§ **TASK OBJECTIVE**:
Work out how many lines in the data that follows contain "trailing". Write nothing but the number.

§ **DATASET EXCERPTS**:
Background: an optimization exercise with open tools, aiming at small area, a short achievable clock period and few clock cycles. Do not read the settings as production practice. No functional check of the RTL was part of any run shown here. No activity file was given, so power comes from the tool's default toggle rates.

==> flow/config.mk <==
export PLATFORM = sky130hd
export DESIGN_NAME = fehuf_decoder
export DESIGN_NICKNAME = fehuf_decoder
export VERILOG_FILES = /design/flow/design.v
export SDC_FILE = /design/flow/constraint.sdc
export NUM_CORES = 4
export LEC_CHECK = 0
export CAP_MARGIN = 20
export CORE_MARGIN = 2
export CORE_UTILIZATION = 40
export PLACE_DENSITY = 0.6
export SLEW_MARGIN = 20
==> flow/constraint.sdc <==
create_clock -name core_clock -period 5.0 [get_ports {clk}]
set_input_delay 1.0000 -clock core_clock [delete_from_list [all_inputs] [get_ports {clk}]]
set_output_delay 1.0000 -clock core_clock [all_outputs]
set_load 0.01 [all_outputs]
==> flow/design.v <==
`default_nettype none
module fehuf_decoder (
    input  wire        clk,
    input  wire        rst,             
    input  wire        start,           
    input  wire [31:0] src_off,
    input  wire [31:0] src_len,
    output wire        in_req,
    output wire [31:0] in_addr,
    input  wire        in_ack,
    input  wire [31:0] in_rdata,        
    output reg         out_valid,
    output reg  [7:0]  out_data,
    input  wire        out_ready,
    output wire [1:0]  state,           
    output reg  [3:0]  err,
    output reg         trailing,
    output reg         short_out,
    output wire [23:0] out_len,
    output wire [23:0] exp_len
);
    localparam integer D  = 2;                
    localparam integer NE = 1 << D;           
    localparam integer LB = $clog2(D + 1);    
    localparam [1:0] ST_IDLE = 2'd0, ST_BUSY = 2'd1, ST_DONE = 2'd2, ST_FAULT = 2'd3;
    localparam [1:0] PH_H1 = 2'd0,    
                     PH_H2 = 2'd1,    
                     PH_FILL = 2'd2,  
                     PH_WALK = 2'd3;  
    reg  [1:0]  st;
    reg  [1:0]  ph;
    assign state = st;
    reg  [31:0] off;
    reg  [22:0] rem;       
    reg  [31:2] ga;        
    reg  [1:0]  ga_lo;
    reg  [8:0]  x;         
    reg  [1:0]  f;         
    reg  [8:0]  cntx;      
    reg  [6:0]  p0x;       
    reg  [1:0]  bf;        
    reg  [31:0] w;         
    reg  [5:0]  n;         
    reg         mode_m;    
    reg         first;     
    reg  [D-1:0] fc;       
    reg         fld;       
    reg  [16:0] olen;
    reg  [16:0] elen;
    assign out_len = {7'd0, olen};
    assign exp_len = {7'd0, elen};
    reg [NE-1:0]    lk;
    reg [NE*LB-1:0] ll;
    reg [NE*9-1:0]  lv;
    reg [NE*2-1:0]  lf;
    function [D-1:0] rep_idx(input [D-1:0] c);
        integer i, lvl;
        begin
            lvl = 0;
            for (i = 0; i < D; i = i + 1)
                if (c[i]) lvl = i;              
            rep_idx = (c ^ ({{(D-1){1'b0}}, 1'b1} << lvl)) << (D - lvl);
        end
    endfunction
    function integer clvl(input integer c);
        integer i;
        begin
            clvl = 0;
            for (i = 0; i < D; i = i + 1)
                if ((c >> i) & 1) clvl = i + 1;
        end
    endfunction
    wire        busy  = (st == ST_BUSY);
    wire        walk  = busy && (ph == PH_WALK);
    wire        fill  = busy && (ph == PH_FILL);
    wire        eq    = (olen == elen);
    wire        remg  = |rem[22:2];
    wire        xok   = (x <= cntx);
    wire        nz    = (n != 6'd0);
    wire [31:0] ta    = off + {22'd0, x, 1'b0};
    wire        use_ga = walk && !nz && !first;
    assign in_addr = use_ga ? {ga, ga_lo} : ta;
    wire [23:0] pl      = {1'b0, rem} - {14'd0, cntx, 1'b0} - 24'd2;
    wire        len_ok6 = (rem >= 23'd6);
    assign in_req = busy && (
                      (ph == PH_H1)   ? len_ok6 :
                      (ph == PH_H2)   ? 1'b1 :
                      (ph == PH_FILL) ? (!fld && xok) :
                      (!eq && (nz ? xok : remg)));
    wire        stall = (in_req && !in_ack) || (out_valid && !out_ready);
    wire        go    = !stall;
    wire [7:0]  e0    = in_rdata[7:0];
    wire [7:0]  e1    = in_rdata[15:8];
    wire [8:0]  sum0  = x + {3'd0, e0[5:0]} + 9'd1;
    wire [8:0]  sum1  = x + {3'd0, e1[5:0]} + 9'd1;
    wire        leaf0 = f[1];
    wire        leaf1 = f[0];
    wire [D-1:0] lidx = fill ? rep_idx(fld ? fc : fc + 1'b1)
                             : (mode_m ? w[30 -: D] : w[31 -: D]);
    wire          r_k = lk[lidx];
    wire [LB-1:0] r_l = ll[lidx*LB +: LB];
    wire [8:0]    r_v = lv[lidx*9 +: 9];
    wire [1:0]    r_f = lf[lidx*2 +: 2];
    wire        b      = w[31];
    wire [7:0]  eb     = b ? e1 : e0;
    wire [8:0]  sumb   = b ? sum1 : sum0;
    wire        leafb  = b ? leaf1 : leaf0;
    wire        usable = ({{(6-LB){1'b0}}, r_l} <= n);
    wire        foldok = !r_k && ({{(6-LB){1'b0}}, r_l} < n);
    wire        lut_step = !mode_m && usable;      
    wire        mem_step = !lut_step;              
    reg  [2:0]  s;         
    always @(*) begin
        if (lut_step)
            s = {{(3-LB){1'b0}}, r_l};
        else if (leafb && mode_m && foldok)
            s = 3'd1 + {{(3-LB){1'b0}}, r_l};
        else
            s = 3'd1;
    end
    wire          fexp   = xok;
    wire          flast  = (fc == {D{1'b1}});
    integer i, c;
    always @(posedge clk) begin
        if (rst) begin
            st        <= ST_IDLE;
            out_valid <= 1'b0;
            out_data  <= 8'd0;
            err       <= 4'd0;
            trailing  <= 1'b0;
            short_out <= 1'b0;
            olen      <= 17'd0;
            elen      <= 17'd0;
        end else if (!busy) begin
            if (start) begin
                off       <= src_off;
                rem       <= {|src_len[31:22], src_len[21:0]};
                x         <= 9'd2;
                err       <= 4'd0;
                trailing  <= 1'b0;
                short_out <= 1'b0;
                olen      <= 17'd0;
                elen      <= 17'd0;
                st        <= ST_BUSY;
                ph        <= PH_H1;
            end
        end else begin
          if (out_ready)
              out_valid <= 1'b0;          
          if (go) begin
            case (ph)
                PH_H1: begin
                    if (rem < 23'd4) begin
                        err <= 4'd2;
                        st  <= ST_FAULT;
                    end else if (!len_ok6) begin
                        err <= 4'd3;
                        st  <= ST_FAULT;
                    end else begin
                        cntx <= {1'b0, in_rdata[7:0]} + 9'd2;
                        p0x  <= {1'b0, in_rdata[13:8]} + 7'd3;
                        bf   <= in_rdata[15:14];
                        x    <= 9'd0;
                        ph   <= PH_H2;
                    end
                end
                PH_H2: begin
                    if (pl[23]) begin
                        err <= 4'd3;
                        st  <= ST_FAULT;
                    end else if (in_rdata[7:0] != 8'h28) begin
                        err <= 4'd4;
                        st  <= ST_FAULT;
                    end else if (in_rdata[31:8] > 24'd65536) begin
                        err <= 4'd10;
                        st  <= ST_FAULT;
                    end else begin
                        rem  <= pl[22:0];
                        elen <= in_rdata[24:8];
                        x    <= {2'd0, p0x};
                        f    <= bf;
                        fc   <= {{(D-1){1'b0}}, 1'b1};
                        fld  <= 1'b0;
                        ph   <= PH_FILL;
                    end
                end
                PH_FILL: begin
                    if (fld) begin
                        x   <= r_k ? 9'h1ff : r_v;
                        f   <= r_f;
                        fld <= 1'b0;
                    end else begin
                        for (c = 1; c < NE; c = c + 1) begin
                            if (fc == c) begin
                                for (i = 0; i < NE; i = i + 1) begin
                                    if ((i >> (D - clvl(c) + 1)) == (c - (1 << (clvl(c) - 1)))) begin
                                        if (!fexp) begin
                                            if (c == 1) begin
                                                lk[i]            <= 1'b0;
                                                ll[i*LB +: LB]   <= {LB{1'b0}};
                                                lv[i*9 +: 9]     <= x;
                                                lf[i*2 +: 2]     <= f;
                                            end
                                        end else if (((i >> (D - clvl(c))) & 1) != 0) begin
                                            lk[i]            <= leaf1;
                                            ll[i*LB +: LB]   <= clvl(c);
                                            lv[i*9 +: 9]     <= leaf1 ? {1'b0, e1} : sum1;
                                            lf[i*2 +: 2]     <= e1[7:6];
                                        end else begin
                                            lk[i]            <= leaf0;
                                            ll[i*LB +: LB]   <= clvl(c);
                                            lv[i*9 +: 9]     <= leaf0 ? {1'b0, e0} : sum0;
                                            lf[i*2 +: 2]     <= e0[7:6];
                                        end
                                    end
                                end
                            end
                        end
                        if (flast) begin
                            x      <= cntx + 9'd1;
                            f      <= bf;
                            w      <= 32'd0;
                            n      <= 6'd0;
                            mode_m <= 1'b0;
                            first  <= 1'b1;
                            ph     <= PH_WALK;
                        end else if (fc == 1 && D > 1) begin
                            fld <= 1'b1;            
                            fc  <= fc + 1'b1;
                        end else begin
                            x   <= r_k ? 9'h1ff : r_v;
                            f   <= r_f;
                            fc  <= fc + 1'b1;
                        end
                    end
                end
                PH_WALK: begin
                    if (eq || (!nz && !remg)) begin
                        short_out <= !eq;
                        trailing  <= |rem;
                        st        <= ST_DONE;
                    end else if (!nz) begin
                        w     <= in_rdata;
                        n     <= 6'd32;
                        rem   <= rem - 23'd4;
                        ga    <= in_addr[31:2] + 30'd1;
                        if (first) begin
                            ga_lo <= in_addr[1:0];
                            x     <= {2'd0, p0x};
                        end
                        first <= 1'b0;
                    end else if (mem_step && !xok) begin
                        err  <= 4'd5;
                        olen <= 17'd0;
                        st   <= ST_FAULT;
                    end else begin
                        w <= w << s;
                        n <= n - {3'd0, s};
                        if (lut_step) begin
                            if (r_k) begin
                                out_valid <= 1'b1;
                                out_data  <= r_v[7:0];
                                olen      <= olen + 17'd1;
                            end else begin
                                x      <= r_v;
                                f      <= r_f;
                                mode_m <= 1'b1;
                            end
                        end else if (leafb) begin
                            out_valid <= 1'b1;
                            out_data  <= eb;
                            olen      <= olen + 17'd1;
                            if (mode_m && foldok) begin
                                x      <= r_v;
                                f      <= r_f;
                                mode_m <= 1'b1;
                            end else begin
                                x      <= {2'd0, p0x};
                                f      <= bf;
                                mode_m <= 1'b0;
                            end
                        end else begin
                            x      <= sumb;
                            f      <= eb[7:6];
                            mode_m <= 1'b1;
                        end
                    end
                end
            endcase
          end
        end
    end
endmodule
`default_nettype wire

§ **SOLUTION TO THE EXERCISE**:
4